**WHAT NEEDS TO BE DONE**. Below are records; please set down exactly the lines from the first through the one containing "buf+inv: 54 / 90".

MATERIAL PROVIDED below:

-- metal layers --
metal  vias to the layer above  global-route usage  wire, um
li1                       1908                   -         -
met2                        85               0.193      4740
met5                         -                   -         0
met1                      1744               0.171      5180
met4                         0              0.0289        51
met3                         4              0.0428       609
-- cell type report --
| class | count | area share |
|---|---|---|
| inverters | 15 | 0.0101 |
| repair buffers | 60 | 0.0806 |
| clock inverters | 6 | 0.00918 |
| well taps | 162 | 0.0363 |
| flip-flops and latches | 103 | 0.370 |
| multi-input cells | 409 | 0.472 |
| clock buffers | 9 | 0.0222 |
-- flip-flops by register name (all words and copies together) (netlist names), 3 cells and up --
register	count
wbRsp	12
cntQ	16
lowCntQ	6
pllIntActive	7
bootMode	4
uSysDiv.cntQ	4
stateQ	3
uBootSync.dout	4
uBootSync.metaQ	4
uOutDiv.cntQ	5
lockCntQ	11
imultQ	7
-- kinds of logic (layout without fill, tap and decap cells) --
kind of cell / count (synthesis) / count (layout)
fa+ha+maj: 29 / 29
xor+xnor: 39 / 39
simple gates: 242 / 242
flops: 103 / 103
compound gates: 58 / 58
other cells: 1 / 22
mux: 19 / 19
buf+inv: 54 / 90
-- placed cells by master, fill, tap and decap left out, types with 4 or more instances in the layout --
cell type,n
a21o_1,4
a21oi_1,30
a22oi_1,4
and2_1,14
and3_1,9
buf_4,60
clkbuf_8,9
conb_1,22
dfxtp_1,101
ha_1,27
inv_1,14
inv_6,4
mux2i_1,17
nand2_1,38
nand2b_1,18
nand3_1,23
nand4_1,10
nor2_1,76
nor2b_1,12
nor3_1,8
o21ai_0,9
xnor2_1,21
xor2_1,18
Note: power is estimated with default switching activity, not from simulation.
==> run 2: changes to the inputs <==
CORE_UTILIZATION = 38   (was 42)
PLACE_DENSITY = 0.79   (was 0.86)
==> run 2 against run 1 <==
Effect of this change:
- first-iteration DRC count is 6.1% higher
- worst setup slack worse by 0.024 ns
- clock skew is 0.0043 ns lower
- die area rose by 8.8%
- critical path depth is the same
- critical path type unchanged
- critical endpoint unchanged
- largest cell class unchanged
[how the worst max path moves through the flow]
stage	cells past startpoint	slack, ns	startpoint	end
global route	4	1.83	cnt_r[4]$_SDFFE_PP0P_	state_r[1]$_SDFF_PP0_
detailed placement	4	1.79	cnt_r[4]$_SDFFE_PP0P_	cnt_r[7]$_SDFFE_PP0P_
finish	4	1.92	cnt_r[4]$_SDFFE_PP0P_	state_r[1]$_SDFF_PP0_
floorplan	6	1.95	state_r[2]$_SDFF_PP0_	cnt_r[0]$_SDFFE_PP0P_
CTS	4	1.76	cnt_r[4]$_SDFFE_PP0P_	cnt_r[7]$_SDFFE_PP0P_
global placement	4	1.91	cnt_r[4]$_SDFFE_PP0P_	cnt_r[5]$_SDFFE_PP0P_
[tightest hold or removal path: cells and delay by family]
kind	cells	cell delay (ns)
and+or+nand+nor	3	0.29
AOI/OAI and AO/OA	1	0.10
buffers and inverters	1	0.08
## src/rtl/sleep_wake_pkg.sv

```systemverilog
// Constants, states and carriers shared by the sleep and wake controller
package sleep_wake_pkg;

    // ==========================================================
    // Timing
    localparam int CLK_MHZ = 10;
    localparam int WDT_PERIOD_US = 18000;
    localparam int OSC_START_US = 10;
    localparam int OSC_START_CYCLES = OSC_START_US * CLK_MHZ;

    // ==========================================================
    // Widths and fixed values
    localparam int PC_W = 13;
    localparam int IRQ_W = 10;
    localparam int WDT_W = 18;
    localparam int OSC_W = 8;
    localparam logic [PC_W-1:0] IRQ_VECTOR = 13'h0004;
    // Sources 0..7 may wake; 8..9 need the phase clocks
    localparam logic [IRQ_W-1:0] WAKE_MASK = 10'h0ff;

    // ==========================================================
    // Register offsets
    localparam logic [7:0] CTRL_OFS = 8'h00;
    localparam logic [7:0] STATUS_OFS = 8'h04;
    localparam logic [7:0] IRQ_EN_OFS = 8'h08;
    localparam logic [7:0] IRQ_FLAG_OFS = 8'h0c;
    localparam logic [7:0] WDT_COUNT_OFS = 8'h10;

    // ==========================================================
    // Field positions
    localparam int CTRL_WDT_EN_BIT = 0;
    localparam int CTRL_GIE_BIT = 1;
    localparam int CTRL_CLEAR_WDT_BIT = 2;
    localparam int STAT_ASLEEP_BIT = 0;
    localparam int STAT_OSC_BIT = 1;
    localparam int STAT_PD_BIT = 3;
    localparam int STAT_TO_BIT = 4;

    // ==========================================================
    // Reset values
    localparam logic PD_RESET = 1'b1;
    localparam logic TO_RESET = 1'b1;
    localparam logic WDT_EN_RESET = 1'b0;
    localparam logic GIE_RESET = 1'b0;
    localparam logic [IRQ_W-1:0] IRQ_EN_RESET = 10'h000;

    // ==========================================================
    // Types
    typedef enum logic [1:0] {
        ST_RUN = 2'b00,
        ST_ASLEEP = 2'b01,
        ST_WAKING = 2'b10
    } state_t;

    typedef struct packed {
        logic valid;
        logic write;
        logic [7:0] ofs;
    } dphase_t;

    typedef struct packed {
        logic push;
        logic [PC_W-1:0] pc;
    } push_t;

endpackage : sleep_wake_pkg

```

## src/rtl/sleep_wake_controller.sv

```systemverilog
// Sleep entry, wake-up and interrupt vectoring for the core, with an AHB-Lite slave
//
// The implementer's own choices: the AHB-Lite slave port and the register addresses.
`timescale 1ns/1ps
`default_nettype none

module sleep_wake_controller #(
    parameter int unsigned WATCHDOG_CYCLES =
        sleep_wake_pkg::WDT_PERIOD_US * sleep_wake_pkg::CLK_MHZ
) (
    input wire logic hclk,
    input wire logic hresetn,
    input wire logic hsel,
    input wire logic [31:0] haddr,
    input wire logic [1:0] htrans,
    input wire logic hwrite,
    input wire logic [2:0] hsize,
    input wire logic [31:0] hwdata,
    input wire logic hready,
    output logic hreadyout,
    output logic hresp,
    output logic [31:0] hrdata,
    input wire logic sleep_instr,
    input wire logic [12:0] pc,
    input wire logic [9:0] irq_flags,
    input wire logic master_clear_pin_n,
    output logic osc_enable,
    output logic io_hold,
    output logic asleep,
    output logic resume,
    output logic sleep_nop,
    output logic [12:0] prefetch_addr,
    output logic device_reset,
    output logic vector_take,
    output logic [12:0] vector_addr,
    output sleep_wake_pkg::push_t stack_push,
    output logic power_down_flag,
    output logic timeout_flag
);

    localparam logic [17:0] WDT_LAST = 18'(WATCHDOG_CYCLES - 1);
    localparam logic [7:0] OSC_LAST = 8'(sleep_wake_pkg::OSC_START_CYCLES - 1);
    localparam int OSC_BOUND = sleep_wake_pkg::OSC_START_CYCLES;

    // ==========================================================
    // State
    sleep_wake_pkg::state_t state_reg, state_next;
    sleep_wake_pkg::dphase_t dphase_reg;
    sleep_wake_pkg::push_t push_reg;
    logic [17:0] wdt_count_reg, wdt_count_next;
    logic [7:0] osc_cnt_reg, osc_cnt_next;
    logic wdt_en_reg, wdt_en_next;
    logic gie_reg, gie_next;
    logic [9:0] irq_en_reg, irq_en_next;
    logic pd_reg, pd_next;
    logic to_reg, to_next;
    logic osc_reg, io_hold_reg, resume_reg, nop_reg, reset_reg, vector_reg;
    logic [12:0] prefetch_reg;
    logic [31:0] hrdata_reg;
    logic hreadyout_reg;

    // ==========================================================
    // Decode
    wire master_clear_pin_active = !master_clear_pin_n;
    wire in_run = (state_reg == sleep_wake_pkg::ST_RUN);
    wire in_sleep = (state_reg == sleep_wake_pkg::ST_ASLEEP);
    wire in_waking = (state_reg == sleep_wake_pkg::ST_WAKING);
    // Clocked peripherals are silenced while asleep
    wire [9:0] live_mask = in_sleep ? sleep_wake_pkg::WAKE_MASK : 10'h3ff;
    wire [9:0] irq_gated = irq_flags & live_mask;
    wire [9:0] irq_enabled = irq_gated & irq_en_reg;
    wire irq_pending = |irq_enabled;
    wire wdt_expire = wdt_en_reg && (wdt_count_reg == WDT_LAST);
    wire sleep_go = in_run && sleep_instr && !irq_pending && !master_clear_pin_active;
    wire sleep_as_nop = in_run && sleep_instr && irq_pending && !master_clear_pin_active;
    // Checked from the first asleep cycle, so a late interrupt wakes at once
    wire wake_event = in_sleep && !master_clear_pin_active && (wdt_expire || irq_pending);
    wire osc_done = in_waking && (osc_cnt_reg == OSC_LAST);
    wire vector_go = in_run && gie_reg && irq_pending && !master_clear_pin_active;
    wire wdt_reset = !in_sleep && wdt_expire;

    // ==========================================================
    // Bus decode
    wire bus_take = hsel && htrans[1] && hready;
    wire [7:0] rd_ofs = haddr[7:0];
    wire wr_ok = dphase_reg.valid && dphase_reg.write;
    wire wr_ctrl = wr_ok && (dphase_reg.ofs == sleep_wake_pkg::CTRL_OFS);
    wire wr_irq_en = wr_ok && (dphase_reg.ofs == sleep_wake_pkg::IRQ_EN_OFS);
    wire clear_wdt_cmd = wr_ctrl && hwdata[sleep_wake_pkg::CTRL_CLEAR_WDT_BIT];
    wire [31:0] ctrl_word = {30'h0, gie_reg, wdt_en_reg};
    wire [31:0] status_word = {27'h0, to_reg, pd_reg, 1'b0, osc_reg, in_sleep};
    wire [31:0] rd_data =
        (rd_ofs == sleep_wake_pkg::CTRL_OFS) ? ctrl_word :
        (rd_ofs == sleep_wake_pkg::STATUS_OFS) ? status_word :
        (rd_ofs == sleep_wake_pkg::IRQ_EN_OFS) ? {22'h0, irq_en_reg} :
        (rd_ofs == sleep_wake_pkg::IRQ_FLAG_OFS) ? {22'h0, irq_gated} :
        (rd_ofs == sleep_wake_pkg::WDT_COUNT_OFS) ? {14'h0, wdt_count_reg} :
        32'h0000_0000;

    // ==========================================================
    // Next state
    always_comb begin
        state_next = state_reg;
        osc_cnt_next = 8'h00;
        case (state_reg)
            sleep_wake_pkg::ST_RUN: begin
                if (sleep_go) begin
                    state_next = sleep_wake_pkg::ST_ASLEEP;
                end
            end
            sleep_wake_pkg::ST_ASLEEP: begin
                if (master_clear_pin_active) begin
                    state_next = sleep_wake_pkg::ST_RUN;
                end else if (wake_event) begin
                    state_next = sleep_wake_pkg::ST_WAKING;
                end
            end
            sleep_wake_pkg::ST_WAKING: begin
                osc_cnt_next = 8'(osc_cnt_reg + 8'h01);
                if (master_clear_pin_active || osc_done) begin
                    state_next = sleep_wake_pkg::ST_RUN;
                end
            end
            default: begin
                state_next = sleep_wake_pkg::ST_RUN;
            end
        endcase
    end

    // ==========================================================
    // Watchdog, flags and control
    always_comb begin
        wdt_count_next = wdt_count_reg;
        if (master_clear_pin_active || sleep_go || clear_wdt_cmd || wdt_expire) begin
            wdt_count_next = 18'h00000;
        end else if (wdt_en_reg) begin
            wdt_count_next = 18'(wdt_count_reg + 18'h00001);
        end
    end

    always_comb begin
        pd_next = pd_reg;
        to_next = to_reg;
        if (sleep_go) begin
            pd_next = 1'b0;
            to_next = 1'b1;
        end else if (wdt_expire) begin
            to_next = 1'b0;
        end else if (clear_wdt_cmd) begin
            pd_next = 1'b1;
            to_next = 1'b1;
        end
    end

    always_comb begin
        wdt_en_next = wr_ctrl ? hwdata[sleep_wake_pkg::CTRL_WDT_EN_BIT] : wdt_en_reg;
        irq_en_next = wr_irq_en ? hwdata[9:0] : irq_en_reg;
        // Taking a vector drops the enable; a software write still wins
        gie_next = vector_go ? 1'b0 : gie_reg;
        if (wr_ctrl) begin
            gie_next = hwdata[sleep_wake_pkg::CTRL_GIE_BIT];
        end
        if (master_clear_pin_active || wdt_reset) begin
            gie_next = sleep_wake_pkg::GIE_RESET;
            irq_en_next = sleep_wake_pkg::IRQ_EN_RESET;
            wdt_en_next = sleep_wake_pkg::WDT_EN_RESET;
        end
    end

    // ==========================================================
    // Registers
    always_ff @(posedge hclk or negedge hresetn) begin
        if (!hresetn) begin
            state_reg <= sleep_wake_pkg::ST_RUN;
            osc_cnt_reg <= 8'h00;
            wdt_count_reg <= 18'h00000;
            pd_reg <= sleep_wake_pkg::PD_RESET;
            to_reg <= sleep_wake_pkg::TO_RESET;
            wdt_en_reg <= sleep_wake_pkg::WDT_EN_RESET;
            gie_reg <= sleep_wake_pkg::GIE_RESET;
            irq_en_reg <= sleep_wake_pkg::IRQ_EN_RESET;
        end else begin
            state_reg <= state_next;
            osc_cnt_reg <= osc_cnt_next;
            wdt_count_reg <= wdt_count_next;
            pd_reg <= pd_next;
            to_reg <= to_next;
            wdt_en_reg <= wdt_en_next;
            gie_reg <= gie_next;
            irq_en_reg <= irq_en_next;
        end
    end

    always_ff @(posedge hclk or negedge hresetn) begin
        if (!hresetn) begin
            osc_reg <= 1'b1;
            io_hold_reg <= 1'b0;
            resume_reg <= 1'b0;
            nop_reg <= 1'b0;
            reset_reg <= 1'b0;
            vector_reg <= 1'b0;
        end else begin
            osc_reg <= (state_next != sleep_wake_pkg::ST_ASLEEP);
            io_hold_reg <= (state_next == sleep_wake_pkg::ST_ASLEEP);
            resume_reg <= osc_done && !master_clear_pin_active;
            nop_reg <= sleep_as_nop;
            reset_reg <= master_clear_pin_active || wdt_reset;
            vector_reg <= vector_go;
        end
    end

    always_ff @(posedge hclk or negedge hresetn) begin
        if (!hresetn) begin
            prefetch_reg <= 13'h0000;
            push_reg <= '0;
        end else begin
            if (sleep_go) begin
                prefetch_reg <= 13'(pc + 13'h0001);
            end
            push_reg.push <= vector_go;
            push_reg.pc <= vector_go ? pc : 13'h0000;
        end
    end

    // ==========================================================
    // Bus slave
    always_ff @(posedge hclk or negedge hresetn) begin
        if (!hresetn) begin
            dphase_reg <= '0;
            hrdata_reg <= 32'h0000_0000;
            hreadyout_reg <= 1'b0;
        end else begin
            hreadyout_reg <= 1'b1;
            if (hready) begin
                dphase_reg.valid <= bus_take;
                dphase_reg.write <= hwrite;
                dphase_reg.ofs <= rd_ofs;
            end
            if (bus_take && !hwrite) begin
                hrdata_reg <= rd_data;
            end
        end
    end

    assign hreadyout = hreadyout_reg;
    assign hresp = 1'b0;
    assign hrdata = hrdata_reg;
    assign osc_enable = osc_reg;
    assign io_hold = io_hold_reg;
    assign asleep = io_hold_reg;
    assign resume = resume_reg;
    assign sleep_nop = nop_reg;
    assign prefetch_addr = prefetch_reg;
    assign device_reset = reset_reg;
    assign vector_take = vector_reg;
    assign vector_addr = sleep_wake_pkg::IRQ_VECTOR;
    assign stack_push = push_reg;
    assign power_down_flag = pd_reg;
    assign timeout_flag = to_reg;
endmodule : sleep_wake_controller

`default_nettype wire

```

## config.mk

```make
export PLATFORM = sky130hd
export DESIGN_NAME = sleep_wake_controller
export DESIGN_NICKNAME = d
export VERILOG_FILES = /design/src/rtl/sleep_wake_pkg.sv /design/src/rtl/sleep_wake_controller.sv
export SDC_FILE = /design/constraint.sdc
export NUM_CORES = 1
export LEC_CHECK = 0
export BUFFER_PORTS_ARGS = -buffer_cell sky130_fd_sc_hd__buf_2
export CORE_AREA = 5 5 140 115
export DETAILED_ROUTE_END_ITERATION = 12
export DIE_AREA = 0 0 145 120
export GPL_TIMING_DRIVEN = 0
export PLACE_DENSITY = 0.61
export SYNTH_ARGS = -nofsm -noshare
export SYNTH_HDL_FRONTEND = slang
export SYNTH_SLANG_ARGS = --single-unit
```

## constraint.sdc

```tcl
create_clock -name hclk -period 4.05 [get_ports hclk]
set_input_delay 0.2025 -clock hclk [delete_from_list [all_inputs] [get_ports hclk]]
set_output_delay 0.2025 -clock hclk [all_outputs]
set_load 0.01 [all_outputs]
```

==> summary.txt, run 1 <==
reg2reg path depth = 7
Iteration-0 DRC Markers = 290
# Max-Cap Violations = 0
Sequential Area = 2580 sq um
setup bufs post-CTS = 0
relative slew slack = 32.1%
Post-Syn Instances = 464
# setup viols final = 0
worst hold margin = 0.101 ns
Max FO, Critical Path = 10
crit path capture = hrdata[10]
crit-path cells = buf_2 -> nand4b_2 -> nor4_1 -> and3_1 -> buf_2 -> a22o_1
fmax = 494 MHz
Overall Global Routing Usage = 14.8%
instance count on the critical path = 6
Synth area leaders = dfrtp_1 (50%), mux2_2 (5.6%), buf_4 (4.5%)
Setup WS post-layout = 2.03 ns
Post-CTS Hold Fix Bufs = 1
RR Startpoint = irq_en_reg[3]
post-route cell area = 6170 sq um
io pins = 182
Top delay family on crit path = simple AND/OR/NAND/NOR gates
clk_skew = 0.0143 ns
worst slew pin tran = 1.01 ns
LEAKAGE = 3.06 nW
clock latency on the worst-skew pair = 0.35 ns
via count = 3849
minimum clock period = 2.02 ns
worst reg2reg setup slack = 2.05 ns
Placeable Area = 14700 sq um
Max clock buf depth = 2
CTS tree = yes
Max Transition Viols Final = 0
Critical Path RT = 4.33 ns
CP Data Arrival Time = 2.30 ns
port bufs = 101
ys flop type = dfrtp_1
Max H-tree Level = 3
crit path capture type = register
worst reg2reg endpoint = prefetch_addr[10]
DR WL/cell = 15.9 microns
CTS Buf Count = 9
worst path bufs/invs = 2
DRT antenna net count = 0
outcome = finished, final reports clean
CP Launch Type = input port
# DRC = 0
Die ar. = 17400 sq um
share of layout cells above drive strength 1 = 31.9%
Detailed Route WL = 12700 microns
endpoints failing hold = 0
diode count = 0
CP dominant cell by count = buf_2
Synth cell types = 52
number of global-route vias before repair = 3858
Fin Setup TNS = 0 ns
Seq cells post-synth = 103
Row Count = 40
Syn. warnings = 0
gpl congestion = 0.831
Initial Util = 34.1%
min-delay worst type = input port to register
Critical Path Source = hwrite
kind of critical path = input port to register
Seq/Total Area, Yosys = 51.6%
EDFF count, synth = 0
Post-Route Utilization = 42.1%
DIE WIDTH = 145 microns
final worst path period share = 49.9%
Final Power = 2.23 mW
Overflow after GRT = 0
Die Y = 120 microns
RSZ-0062 raised after global routing = no
maximum vdd drop = 0.203 mV
DRT Pass-1 Iters = 4
Final HPWL DP = 9790 microns
Slowest Stage Delay on Critical Path = 0.88 ns
Post-Syn Area = 5000 sq um
Synth area leader = dfrtp_1
CTS Root Cell = clkbuf_16
Critical Path Slowest Stage Cell = nor4_1
post-CTS sizing = 0
non-filler instance count after layout = 798
area share of the largest cell type after synthesis = 50.1%
Vias per Instance = 4.82
pin count of the biggest net entering global routing = 58
area of the multi-input gates = 2160 sq um
Synth async-reset ratio = 100%
power density over the cells = 361 nW/um^2
global-route wire length before repair = 20700 microns
CTS clock-pin slew for the worst setup and hold paths = 0.06 ns
Area Overhead vs Synth = 23.4%
antenna violations before repair = 1
Layout fillers = 1442
placed cells = 782
Post-DP Area = 5870 sq um
clock sinks = 103
dpl ws = 1.72 ns
Post-layout nets = 707
Post-Syn Area per Cell = 10.8 sq um
worst reg2reg max path: stages (launching register included):
cell,delay [ns]
dfrtp_1,0.41
a22oi_1,0.22
nand4_1,0.18
or2_1,0.26
buf_6,0.15
nor2_8,0.15
buf_6,0.18
mux2_2,0.35
worst min path at each step:
stage / from / end / slack (ns) / cells past startpoint
finish: pc[12] / stack_push[12] / 0.10 / 2
global route: pc[11] / stack_push[11] / 0.09 / 2
CTS: pc[12] / stack_push[12] / 0.09 / 2
detailed placement: hresetn / hrdata[5] / 0.28 / 1
global placement: pc[12] / stack_push[12] / 0.45 / 2
floorplan: hresetn / asleep / -0.09 / 0
cell type report:
class                      count  share of cell area (%)
multi-input combinational    331                    35.0
clock buffer                   9                    3.65
buffer                        47                    5.25
tap                          189                    3.83
sequential                   103                    41.8
clock inverter                 6                    1.01
inverter                      10                   0.608
timing repair buffer         103                    8.84
synth_stat cells (5+ instances only):
cell / n
nand2b_1: 5
dfrtp_1: 100
nand2_1: 27
xor2_1: 20
a22o_1: 10
xnor2_1: 13
inv_1: 10
and2_1: 15
a22oi_1: 11
nand3_1: 15
o21ai_0: 12
mux2_2: 25
buf_4: 30
a21oi_1: 13
nor2b_1: 5
clkbuf_1: 8
nand4_1: 12
nor3_1: 5
nor2_1: 58
mux2i_1: 14
logic make-up (layout without fill, tap and decap cells):
logic type      after synthesis  count (layout)  synth area share (%)
xor+xnor                     33              33                  5.78
simple gates                167             167                  17.8
other cells                   2              29                 0.150
buf+inv                      57             175                  7.23
compound gates               60              60                  8.26
fa+ha+maj                     3               3                 0.751
mux                          39              39                  8.43
flops                       103             103                  51.6
cell usage in the layout, fill, tap and decap left out, types with 3 or more instances in the layout:
cell / n
xor2_1: 20
nor3_1: 5
dfstp_2: 3
a22oi_1: 11
nor2_1: 58
nor4_1: 3
nor2b_1: 5
or3_1: 3
o22ai_1: 4
a22o_1: 10
nand4_1: 12
buf_4: 31
o21ai_0: 12
xnor2_1: 13
and2_1: 15
nand3_1: 15
dfrtp_1: 100
clkbuf_1: 8
conb_1: 29
nand2b_1: 5
clkinvlp_4: 3
mux2_2: 25
a21oi_1: 13
buf_2: 104
clkbuf_16: 9
nand2_1: 27
mux2i_1: 14
buf_6: 4
inv_1: 10
ha_1: 3
routing by layer:
metal / part of all wire (%) / global-route usage (%)
met1: 48 / 20.7
met4: 0.85 / 3.35
met2: 45 / 22.3
met3: 6.0 / 4.79
met5: 0.10 / 0
power by group:
group / internal [mW] / switching, mW
sequential: 1.08 / 0.0256
clock: 0.473 / 0.379
combinational: 0.124 / 0.149
Note: power is estimated with default switching activity, not from simulation.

End of MATERIAL PROVIDED.

**RESULT BELOW**.
-- metal layers --
metal  vias to the layer above  global-route usage  wire, um
li1                       1908                   -         -
met2                        85               0.193      4740
met5                         -                   -         0
met1                      1744               0.171      5180
met4                         0              0.0289        51
met3                         4              0.0428       609
-- cell type report --
| class | count | area share |
|---|---|---|
| inverters | 15 | 0.0101 |
| repair buffers | 60 | 0.0806 |
| clock inverters | 6 | 0.00918 |
| well taps | 162 | 0.0363 |
| flip-flops and latches | 103 | 0.370 |
| multi-input cells | 409 | 0.472 |
| clock buffers | 9 | 0.0222 |
-- flip-flops by register name (all words and copies together) (netlist names), 3 cells and up --
register	count
wbRsp	12
cntQ	16
lowCntQ	6
pllIntActive	7
bootMode	4
uSysDiv.cntQ	4
stateQ	3
uBootSync.dout	4
uBootSync.metaQ	4
uOutDiv.cntQ	5
lockCntQ	11
imultQ	7
-- kinds of logic (layout without fill, tap and decap cells) --
kind of cell / count (synthesis) / count (layout)
fa+ha+maj: 29 / 29
xor+xnor: 39 / 39
simple gates: 242 / 242
flops: 103 / 103
compound gates: 58 / 58
other cells: 1 / 22
mux: 19 / 19
buf+inv: 54 / 90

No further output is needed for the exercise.